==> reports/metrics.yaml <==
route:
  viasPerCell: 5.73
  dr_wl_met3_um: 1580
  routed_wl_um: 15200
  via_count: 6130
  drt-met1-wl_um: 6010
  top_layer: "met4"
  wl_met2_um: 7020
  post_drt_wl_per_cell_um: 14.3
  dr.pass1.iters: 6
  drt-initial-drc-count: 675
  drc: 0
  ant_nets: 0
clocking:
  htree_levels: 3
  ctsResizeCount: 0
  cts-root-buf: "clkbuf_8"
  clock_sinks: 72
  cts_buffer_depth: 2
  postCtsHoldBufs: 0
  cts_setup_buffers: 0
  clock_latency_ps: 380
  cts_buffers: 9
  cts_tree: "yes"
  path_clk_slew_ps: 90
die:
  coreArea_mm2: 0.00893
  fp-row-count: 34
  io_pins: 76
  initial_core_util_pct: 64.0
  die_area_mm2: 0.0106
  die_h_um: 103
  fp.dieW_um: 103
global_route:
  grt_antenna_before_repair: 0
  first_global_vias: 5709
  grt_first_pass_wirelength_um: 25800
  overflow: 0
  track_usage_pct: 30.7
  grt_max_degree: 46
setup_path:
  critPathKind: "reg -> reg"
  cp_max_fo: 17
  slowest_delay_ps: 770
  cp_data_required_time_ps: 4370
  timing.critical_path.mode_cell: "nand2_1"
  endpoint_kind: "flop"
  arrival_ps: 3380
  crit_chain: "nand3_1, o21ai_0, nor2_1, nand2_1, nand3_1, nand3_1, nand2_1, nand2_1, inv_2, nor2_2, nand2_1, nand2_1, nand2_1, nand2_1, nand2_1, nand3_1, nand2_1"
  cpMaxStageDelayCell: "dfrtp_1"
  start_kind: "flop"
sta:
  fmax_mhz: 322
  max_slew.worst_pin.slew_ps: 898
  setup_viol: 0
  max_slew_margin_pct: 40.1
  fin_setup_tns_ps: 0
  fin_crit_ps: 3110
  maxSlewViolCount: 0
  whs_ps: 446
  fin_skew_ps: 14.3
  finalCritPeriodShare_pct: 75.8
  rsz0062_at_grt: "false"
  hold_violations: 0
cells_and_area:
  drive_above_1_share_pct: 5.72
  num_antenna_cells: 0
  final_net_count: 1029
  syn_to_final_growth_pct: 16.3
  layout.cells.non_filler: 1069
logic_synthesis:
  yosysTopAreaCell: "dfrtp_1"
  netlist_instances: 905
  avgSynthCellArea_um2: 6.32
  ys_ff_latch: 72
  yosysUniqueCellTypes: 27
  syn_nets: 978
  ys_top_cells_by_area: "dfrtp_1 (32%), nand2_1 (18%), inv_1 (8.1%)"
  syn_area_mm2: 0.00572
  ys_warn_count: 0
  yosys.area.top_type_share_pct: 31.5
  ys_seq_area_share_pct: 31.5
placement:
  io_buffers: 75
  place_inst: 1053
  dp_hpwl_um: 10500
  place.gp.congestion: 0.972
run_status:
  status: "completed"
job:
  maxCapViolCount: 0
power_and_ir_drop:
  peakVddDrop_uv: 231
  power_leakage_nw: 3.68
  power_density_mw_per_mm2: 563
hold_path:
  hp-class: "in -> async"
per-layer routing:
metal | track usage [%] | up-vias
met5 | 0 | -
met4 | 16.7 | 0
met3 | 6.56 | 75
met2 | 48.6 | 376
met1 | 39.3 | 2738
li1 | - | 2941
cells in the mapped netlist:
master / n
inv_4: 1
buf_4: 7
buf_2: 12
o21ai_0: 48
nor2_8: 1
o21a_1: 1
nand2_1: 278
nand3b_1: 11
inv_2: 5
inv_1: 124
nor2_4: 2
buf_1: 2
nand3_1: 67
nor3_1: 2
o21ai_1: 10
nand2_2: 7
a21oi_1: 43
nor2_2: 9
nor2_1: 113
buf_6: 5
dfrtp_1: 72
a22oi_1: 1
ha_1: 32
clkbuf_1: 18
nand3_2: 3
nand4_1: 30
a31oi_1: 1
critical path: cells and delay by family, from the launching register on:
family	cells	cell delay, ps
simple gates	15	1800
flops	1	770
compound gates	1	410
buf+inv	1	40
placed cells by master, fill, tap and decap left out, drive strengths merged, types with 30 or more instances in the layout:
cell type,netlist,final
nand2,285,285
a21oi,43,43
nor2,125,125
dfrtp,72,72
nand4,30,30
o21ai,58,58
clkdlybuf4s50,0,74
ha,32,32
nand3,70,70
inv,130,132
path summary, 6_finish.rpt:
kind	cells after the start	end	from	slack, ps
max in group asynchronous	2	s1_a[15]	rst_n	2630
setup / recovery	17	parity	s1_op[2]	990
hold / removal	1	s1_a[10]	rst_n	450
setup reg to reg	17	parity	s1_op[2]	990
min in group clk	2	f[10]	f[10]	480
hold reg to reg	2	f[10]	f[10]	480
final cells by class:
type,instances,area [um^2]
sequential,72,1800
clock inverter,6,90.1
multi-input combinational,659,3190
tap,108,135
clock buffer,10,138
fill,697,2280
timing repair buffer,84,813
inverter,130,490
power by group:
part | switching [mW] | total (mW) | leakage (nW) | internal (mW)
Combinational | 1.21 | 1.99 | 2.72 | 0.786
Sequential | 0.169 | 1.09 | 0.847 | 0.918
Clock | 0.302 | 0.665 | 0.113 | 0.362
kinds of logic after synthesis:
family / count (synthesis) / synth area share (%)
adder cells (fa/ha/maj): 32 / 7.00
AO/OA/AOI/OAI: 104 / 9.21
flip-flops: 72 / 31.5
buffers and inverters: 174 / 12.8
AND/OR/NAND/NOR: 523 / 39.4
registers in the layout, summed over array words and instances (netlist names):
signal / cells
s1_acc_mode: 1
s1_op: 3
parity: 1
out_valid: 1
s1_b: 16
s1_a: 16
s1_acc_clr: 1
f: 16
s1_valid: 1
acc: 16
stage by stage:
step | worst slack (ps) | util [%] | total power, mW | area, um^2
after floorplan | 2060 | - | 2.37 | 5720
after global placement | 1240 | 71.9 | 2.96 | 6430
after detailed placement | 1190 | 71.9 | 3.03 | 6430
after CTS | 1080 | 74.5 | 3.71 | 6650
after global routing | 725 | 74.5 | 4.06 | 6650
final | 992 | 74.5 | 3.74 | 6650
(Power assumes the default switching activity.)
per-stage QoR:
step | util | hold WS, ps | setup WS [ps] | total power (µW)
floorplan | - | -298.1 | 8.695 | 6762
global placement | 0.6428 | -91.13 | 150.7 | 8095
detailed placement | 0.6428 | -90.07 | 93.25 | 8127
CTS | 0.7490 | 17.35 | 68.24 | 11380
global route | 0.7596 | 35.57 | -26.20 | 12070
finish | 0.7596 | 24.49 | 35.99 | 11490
┄┄┄┄┄┄┄┄┄┄┄┄┄┄┄┄┄┄┄┄
> THE TASK: Repeat word for word the lines above that run from the line containing "die_area_mm2: 0.0106" through the line containing "maxCapViolCount: 0", both ends included, and nothing else.

> RESPONSE AREA:
  die_area_mm2: 0.0106
  die_h_um: 103
  fp.dieW_um: 103
global_route:
  grt_antenna_before_repair: 0
  first_global_vias: 5709
  grt_first_pass_wirelength_um: 25800
  overflow: 0
  track_usage_pct: 30.7
  grt_max_degree: 46
setup_path:
  critPathKind: "reg -> reg"
  cp_max_fo: 17
  slowest_delay_ps: 770
  cp_data_required_time_ps: 4370
  timing.critical_path.mode_cell: "nand2_1"
  endpoint_kind: "flop"
  arrival_ps: 3380
  crit_chain: "nand3_1, o21ai_0, nor2_1, nand2_1, nand3_1, nand3_1, nand2_1, nand2_1, inv_2, nor2_2, nand2_1, nand2_1, nand2_1, nand2_1, nand2_1, nand3_1, nand2_1"
  cpMaxStageDelayCell: "dfrtp_1"
  start_kind: "flop"
sta:
  fmax_mhz: 322
  max_slew.worst_pin.slew_ps: 898
  setup_viol: 0
  max_slew_margin_pct: 40.1
  fin_setup_tns_ps: 0
  fin_crit_ps: 3110
  maxSlewViolCount: 0
  whs_ps: 446
  fin_skew_ps: 14.3
  finalCritPeriodShare_pct: 75.8
  rsz0062_at_grt: "false"
  hold_violations: 0
cells_and_area:
  drive_above_1_share_pct: 5.72
  num_antenna_cells: 0
  final_net_count: 1029
  syn_to_final_growth_pct: 16.3
  layout.cells.non_filler: 1069
logic_synthesis:
  yosysTopAreaCell: "dfrtp_1"
  netlist_instances: 905
  avgSynthCellArea_um2: 6.32
  ys_ff_latch: 72
  yosysUniqueCellTypes: 27
  syn_nets: 978
  ys_top_cells_by_area: "dfrtp_1 (32%), nand2_1 (18%), inv_1 (8.1%)"
  syn_area_mm2: 0.00572
  ys_warn_count: 0
  yosys.area.top_type_share_pct: 31.5
  ys_seq_area_share_pct: 31.5
placement:
  io_buffers: 75
  place_inst: 1053
  dp_hpwl_um: 10500
  place.gp.congestion: 0.972
run_status:
  status: "completed"
job:
  maxCapViolCount: 0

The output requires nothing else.